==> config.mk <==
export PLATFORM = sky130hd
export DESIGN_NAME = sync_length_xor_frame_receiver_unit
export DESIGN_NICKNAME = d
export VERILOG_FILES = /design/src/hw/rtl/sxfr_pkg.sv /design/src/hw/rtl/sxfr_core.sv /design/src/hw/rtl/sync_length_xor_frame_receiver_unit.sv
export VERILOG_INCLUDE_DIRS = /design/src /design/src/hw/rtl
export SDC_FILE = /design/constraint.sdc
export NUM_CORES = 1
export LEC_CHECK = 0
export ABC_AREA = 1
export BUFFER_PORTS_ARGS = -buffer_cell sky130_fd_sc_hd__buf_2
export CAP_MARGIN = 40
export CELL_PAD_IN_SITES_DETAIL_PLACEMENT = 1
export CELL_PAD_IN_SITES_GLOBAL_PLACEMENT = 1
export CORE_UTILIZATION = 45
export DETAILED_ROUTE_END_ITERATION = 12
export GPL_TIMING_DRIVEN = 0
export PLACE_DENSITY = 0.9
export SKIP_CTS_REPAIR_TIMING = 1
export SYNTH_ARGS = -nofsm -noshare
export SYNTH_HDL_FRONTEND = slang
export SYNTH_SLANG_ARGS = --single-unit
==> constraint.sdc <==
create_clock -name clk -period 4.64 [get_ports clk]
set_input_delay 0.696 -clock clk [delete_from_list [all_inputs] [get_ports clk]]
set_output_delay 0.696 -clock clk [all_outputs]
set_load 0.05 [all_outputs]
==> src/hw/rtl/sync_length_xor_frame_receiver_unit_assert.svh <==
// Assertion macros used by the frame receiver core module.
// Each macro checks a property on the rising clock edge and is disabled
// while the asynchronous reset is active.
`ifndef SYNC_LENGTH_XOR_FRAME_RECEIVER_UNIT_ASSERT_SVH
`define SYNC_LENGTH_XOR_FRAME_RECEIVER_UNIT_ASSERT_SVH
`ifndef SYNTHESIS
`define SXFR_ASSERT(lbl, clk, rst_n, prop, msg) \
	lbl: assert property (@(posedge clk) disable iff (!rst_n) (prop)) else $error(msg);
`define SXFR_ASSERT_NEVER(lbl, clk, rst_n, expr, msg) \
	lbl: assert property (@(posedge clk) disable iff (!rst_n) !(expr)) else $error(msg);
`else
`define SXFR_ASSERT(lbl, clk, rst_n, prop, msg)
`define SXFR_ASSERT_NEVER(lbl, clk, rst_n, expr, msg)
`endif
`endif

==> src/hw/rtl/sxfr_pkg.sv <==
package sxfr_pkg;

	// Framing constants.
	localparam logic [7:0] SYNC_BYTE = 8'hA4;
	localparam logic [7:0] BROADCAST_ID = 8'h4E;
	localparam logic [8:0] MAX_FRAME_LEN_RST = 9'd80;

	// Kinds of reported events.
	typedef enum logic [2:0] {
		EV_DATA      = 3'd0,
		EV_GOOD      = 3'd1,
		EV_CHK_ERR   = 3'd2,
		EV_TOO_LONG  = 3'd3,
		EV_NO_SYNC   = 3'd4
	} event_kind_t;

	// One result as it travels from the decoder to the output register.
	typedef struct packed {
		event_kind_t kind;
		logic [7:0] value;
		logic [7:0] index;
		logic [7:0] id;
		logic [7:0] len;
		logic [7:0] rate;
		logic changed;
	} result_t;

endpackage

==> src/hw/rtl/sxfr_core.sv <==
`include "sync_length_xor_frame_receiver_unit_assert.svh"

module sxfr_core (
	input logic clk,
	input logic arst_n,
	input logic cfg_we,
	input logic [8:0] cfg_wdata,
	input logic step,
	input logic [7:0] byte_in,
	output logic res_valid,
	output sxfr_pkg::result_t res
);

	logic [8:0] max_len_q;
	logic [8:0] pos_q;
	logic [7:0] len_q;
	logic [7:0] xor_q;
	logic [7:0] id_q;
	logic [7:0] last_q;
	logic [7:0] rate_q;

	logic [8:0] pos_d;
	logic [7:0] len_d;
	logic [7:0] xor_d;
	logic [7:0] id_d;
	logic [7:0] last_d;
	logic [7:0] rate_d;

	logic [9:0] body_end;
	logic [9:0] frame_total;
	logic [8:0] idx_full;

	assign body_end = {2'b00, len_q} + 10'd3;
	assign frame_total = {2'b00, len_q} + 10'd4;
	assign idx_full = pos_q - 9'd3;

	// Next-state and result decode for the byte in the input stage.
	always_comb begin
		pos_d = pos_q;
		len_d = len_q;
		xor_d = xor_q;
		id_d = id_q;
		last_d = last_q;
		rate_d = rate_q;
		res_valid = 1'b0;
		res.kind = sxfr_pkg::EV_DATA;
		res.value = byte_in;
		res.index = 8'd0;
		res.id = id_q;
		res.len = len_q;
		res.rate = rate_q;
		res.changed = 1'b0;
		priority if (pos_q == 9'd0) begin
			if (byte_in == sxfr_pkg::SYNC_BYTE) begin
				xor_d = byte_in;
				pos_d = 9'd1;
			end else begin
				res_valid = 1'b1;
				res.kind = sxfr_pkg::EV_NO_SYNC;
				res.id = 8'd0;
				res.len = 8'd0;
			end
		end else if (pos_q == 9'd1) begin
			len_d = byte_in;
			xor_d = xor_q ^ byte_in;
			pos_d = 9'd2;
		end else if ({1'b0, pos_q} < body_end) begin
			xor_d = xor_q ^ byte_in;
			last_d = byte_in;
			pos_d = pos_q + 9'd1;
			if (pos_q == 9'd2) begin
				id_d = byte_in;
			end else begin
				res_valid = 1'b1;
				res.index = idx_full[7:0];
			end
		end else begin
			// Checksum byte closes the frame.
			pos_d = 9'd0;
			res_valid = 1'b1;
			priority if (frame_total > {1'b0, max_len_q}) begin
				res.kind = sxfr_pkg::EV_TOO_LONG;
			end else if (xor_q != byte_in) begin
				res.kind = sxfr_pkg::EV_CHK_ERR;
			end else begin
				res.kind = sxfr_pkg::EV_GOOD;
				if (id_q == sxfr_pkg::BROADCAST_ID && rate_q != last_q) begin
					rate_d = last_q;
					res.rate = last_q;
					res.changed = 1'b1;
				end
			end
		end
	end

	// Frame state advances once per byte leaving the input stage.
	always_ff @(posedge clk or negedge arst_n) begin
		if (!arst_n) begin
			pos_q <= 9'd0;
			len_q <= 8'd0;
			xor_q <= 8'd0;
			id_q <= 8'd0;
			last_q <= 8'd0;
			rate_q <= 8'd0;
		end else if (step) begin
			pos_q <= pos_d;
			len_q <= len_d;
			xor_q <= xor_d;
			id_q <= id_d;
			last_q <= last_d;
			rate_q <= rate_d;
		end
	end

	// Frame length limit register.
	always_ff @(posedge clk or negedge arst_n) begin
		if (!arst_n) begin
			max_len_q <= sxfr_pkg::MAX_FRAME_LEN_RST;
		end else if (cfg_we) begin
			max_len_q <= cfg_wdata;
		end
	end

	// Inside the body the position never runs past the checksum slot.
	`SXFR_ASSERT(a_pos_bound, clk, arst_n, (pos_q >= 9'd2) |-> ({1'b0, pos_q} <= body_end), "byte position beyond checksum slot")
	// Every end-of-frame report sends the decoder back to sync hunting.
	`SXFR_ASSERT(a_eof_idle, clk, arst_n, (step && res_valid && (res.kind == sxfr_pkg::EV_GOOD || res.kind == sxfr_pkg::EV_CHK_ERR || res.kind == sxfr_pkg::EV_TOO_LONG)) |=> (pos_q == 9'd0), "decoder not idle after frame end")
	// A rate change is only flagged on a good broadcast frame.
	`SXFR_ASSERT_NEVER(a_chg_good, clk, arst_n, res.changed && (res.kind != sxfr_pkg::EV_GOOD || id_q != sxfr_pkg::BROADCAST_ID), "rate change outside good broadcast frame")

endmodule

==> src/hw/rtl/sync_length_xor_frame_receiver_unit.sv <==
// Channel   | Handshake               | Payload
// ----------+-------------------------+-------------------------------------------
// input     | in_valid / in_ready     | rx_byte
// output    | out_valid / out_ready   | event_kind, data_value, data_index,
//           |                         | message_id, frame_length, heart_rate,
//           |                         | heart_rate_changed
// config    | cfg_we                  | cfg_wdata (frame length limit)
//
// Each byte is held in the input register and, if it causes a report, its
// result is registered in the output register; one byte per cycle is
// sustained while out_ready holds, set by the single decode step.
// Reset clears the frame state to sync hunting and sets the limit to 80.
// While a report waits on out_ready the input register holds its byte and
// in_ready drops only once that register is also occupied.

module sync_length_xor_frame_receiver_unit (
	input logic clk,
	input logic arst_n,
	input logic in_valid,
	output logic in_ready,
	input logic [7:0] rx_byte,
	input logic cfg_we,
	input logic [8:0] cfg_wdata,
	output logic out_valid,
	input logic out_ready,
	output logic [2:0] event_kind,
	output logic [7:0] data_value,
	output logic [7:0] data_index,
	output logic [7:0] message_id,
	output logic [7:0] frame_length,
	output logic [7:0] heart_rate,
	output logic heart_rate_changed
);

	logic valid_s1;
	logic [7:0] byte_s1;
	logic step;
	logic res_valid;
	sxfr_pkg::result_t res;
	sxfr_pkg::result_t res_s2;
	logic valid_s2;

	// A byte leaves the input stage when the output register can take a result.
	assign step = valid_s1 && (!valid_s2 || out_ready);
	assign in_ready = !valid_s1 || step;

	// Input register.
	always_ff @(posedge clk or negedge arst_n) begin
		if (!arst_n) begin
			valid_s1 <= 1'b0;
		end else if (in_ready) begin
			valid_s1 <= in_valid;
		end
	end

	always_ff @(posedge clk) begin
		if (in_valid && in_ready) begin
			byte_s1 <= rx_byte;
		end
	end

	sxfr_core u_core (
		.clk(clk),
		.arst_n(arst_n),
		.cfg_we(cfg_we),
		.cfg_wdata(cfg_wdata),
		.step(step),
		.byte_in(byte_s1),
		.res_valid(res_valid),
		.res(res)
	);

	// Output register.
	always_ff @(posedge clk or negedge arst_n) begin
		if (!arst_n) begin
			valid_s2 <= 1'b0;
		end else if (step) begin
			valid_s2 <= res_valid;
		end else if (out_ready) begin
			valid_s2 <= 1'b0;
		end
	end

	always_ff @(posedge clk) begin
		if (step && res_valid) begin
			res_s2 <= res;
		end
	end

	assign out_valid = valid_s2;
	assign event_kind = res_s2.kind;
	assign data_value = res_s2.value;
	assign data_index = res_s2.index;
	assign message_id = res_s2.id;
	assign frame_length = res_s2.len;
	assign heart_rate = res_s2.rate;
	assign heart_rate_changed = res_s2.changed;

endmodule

☆ ☆ ☆ ☆ ☆

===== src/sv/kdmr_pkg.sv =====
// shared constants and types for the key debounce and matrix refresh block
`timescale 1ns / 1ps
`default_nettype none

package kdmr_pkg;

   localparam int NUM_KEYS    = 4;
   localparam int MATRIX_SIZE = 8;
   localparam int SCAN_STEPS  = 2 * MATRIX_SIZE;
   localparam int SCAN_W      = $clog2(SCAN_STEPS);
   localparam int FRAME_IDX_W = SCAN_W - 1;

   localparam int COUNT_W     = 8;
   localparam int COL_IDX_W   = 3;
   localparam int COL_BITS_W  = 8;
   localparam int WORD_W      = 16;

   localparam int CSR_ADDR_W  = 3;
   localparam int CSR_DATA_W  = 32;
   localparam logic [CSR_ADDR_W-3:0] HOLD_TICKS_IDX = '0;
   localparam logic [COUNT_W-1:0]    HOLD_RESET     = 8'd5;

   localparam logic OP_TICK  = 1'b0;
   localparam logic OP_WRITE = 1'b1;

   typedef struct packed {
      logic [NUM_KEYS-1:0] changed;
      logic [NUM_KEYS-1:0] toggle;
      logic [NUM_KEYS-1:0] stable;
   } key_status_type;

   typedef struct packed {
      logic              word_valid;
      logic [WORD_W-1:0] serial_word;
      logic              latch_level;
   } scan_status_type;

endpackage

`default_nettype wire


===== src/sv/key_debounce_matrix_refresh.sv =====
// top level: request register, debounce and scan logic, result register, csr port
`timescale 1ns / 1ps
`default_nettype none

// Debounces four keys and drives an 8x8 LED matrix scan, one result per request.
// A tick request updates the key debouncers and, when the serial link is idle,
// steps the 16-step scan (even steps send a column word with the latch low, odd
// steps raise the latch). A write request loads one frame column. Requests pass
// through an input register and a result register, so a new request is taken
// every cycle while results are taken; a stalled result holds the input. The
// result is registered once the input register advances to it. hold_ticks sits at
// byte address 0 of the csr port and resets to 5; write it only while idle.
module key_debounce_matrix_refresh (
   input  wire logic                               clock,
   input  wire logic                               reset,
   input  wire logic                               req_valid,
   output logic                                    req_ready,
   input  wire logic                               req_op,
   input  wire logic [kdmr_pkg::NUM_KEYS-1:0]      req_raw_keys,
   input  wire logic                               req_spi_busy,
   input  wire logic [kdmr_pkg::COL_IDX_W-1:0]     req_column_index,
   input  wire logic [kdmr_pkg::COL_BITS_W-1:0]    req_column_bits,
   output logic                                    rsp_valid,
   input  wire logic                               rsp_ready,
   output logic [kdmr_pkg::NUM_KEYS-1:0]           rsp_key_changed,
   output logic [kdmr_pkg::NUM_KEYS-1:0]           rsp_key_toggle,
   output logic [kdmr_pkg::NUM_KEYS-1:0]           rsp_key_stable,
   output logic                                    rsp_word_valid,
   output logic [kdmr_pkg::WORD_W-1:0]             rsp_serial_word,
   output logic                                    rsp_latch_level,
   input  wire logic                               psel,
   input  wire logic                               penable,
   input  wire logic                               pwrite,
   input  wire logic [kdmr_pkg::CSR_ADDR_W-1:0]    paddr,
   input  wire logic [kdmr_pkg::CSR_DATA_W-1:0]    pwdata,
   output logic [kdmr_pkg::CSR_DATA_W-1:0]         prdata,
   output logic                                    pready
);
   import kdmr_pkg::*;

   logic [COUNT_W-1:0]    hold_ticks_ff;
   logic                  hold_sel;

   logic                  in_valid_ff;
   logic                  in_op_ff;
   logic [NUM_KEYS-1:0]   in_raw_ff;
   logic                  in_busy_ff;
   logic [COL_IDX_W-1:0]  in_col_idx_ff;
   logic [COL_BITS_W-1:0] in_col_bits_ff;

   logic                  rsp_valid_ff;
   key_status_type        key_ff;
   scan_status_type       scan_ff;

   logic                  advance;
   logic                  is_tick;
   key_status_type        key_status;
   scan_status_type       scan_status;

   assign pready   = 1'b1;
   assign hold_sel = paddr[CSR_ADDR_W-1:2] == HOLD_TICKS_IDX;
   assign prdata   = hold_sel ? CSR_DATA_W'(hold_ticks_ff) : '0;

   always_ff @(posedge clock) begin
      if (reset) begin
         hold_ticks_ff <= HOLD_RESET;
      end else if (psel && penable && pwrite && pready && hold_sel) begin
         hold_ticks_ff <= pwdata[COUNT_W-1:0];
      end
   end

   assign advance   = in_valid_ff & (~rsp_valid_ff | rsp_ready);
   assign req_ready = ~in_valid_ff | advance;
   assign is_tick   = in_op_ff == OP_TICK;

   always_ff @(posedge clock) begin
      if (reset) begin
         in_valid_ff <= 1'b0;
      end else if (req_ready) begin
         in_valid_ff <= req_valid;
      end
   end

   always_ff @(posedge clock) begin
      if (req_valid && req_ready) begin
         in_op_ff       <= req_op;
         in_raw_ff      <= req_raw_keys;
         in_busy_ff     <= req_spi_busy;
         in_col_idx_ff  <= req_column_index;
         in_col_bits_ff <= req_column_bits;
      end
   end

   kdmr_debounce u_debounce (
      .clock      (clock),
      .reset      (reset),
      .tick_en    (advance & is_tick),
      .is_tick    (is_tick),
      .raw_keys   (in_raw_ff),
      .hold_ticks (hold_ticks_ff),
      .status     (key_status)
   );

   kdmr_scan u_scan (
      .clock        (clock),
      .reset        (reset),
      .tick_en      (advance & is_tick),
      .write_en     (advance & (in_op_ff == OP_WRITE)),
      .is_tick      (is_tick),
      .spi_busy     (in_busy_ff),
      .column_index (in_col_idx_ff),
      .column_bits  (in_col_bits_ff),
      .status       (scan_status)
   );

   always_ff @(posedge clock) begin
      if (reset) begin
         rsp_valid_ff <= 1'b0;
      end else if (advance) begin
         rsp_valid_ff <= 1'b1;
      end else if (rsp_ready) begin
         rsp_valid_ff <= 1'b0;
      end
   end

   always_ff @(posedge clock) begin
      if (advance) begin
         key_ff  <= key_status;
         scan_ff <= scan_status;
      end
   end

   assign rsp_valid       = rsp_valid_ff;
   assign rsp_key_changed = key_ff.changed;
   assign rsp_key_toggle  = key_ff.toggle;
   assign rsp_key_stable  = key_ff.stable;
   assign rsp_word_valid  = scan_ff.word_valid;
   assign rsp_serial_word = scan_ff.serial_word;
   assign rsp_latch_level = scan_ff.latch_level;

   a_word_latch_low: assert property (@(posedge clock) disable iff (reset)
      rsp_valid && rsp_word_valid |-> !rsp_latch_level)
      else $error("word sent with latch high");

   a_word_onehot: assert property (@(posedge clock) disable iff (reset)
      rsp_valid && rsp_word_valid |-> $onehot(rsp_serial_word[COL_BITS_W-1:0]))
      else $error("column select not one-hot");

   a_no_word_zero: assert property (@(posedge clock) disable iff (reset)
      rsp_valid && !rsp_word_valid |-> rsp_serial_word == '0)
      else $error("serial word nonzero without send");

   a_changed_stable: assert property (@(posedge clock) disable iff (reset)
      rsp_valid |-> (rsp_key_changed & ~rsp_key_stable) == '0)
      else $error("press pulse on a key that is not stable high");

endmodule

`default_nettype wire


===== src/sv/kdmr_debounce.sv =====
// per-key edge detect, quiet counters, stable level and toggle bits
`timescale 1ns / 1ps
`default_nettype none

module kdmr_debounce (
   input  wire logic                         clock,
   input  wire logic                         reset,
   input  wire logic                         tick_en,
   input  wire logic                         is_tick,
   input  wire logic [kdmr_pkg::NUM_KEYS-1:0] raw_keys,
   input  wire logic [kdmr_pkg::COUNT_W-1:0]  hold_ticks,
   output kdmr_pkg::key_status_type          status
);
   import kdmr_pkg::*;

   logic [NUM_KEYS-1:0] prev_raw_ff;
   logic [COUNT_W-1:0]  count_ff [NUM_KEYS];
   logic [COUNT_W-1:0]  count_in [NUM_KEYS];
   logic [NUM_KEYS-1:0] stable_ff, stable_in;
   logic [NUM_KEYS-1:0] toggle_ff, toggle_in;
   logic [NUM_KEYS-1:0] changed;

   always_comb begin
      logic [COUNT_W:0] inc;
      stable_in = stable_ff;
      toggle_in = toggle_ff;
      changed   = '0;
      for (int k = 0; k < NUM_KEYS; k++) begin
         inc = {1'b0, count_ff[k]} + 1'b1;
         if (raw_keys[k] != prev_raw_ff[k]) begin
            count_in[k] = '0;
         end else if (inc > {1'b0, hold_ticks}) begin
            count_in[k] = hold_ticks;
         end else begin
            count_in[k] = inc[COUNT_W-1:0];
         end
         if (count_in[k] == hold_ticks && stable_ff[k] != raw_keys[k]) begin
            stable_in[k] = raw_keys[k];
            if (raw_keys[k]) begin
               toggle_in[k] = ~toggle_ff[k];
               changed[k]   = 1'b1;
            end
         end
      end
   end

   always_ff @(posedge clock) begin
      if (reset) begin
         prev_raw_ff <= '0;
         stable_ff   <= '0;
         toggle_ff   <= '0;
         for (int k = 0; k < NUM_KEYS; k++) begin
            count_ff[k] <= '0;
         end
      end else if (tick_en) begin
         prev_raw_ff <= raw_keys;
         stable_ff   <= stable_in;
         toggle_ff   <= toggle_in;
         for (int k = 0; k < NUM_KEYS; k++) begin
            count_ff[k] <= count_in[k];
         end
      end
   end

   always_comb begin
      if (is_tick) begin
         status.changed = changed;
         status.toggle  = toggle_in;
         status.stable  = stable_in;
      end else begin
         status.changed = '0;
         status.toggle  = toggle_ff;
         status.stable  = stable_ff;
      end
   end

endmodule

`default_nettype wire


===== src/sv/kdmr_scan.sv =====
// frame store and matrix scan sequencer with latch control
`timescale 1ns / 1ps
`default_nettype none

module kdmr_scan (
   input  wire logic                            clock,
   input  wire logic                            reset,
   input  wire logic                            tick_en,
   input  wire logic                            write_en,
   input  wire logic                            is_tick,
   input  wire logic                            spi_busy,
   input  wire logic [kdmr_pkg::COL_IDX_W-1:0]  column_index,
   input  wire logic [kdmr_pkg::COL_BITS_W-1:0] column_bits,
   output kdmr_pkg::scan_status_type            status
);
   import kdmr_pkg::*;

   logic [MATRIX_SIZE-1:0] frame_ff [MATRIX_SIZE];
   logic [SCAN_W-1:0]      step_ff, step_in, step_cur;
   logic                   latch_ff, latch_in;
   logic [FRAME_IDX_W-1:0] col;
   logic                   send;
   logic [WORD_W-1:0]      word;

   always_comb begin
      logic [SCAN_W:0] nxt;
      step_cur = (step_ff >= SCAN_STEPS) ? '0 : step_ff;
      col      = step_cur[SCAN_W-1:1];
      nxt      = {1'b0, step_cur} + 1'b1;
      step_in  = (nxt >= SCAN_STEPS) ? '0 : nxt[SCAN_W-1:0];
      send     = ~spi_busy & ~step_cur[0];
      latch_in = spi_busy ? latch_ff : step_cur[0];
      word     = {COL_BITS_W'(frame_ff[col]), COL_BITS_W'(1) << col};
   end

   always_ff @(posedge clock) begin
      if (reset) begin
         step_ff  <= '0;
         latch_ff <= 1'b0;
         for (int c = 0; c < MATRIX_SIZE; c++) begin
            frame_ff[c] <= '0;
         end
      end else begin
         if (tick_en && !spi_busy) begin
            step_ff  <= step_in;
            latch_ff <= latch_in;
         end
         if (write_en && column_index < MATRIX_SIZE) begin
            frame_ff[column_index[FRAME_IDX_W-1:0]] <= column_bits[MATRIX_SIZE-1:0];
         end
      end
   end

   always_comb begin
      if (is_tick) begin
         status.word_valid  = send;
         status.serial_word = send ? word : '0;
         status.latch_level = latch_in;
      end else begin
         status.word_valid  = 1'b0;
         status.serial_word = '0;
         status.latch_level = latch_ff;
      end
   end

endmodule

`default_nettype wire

☆ ☆ ☆ ☆ ☆

## Problem statement:
Among the records above, find each line containing the string "cycle" and copy it.

## Written answer:
// result is registered in the output register; one byte per cycle is
// every cycle while results are taken; a stalled result holds the input. The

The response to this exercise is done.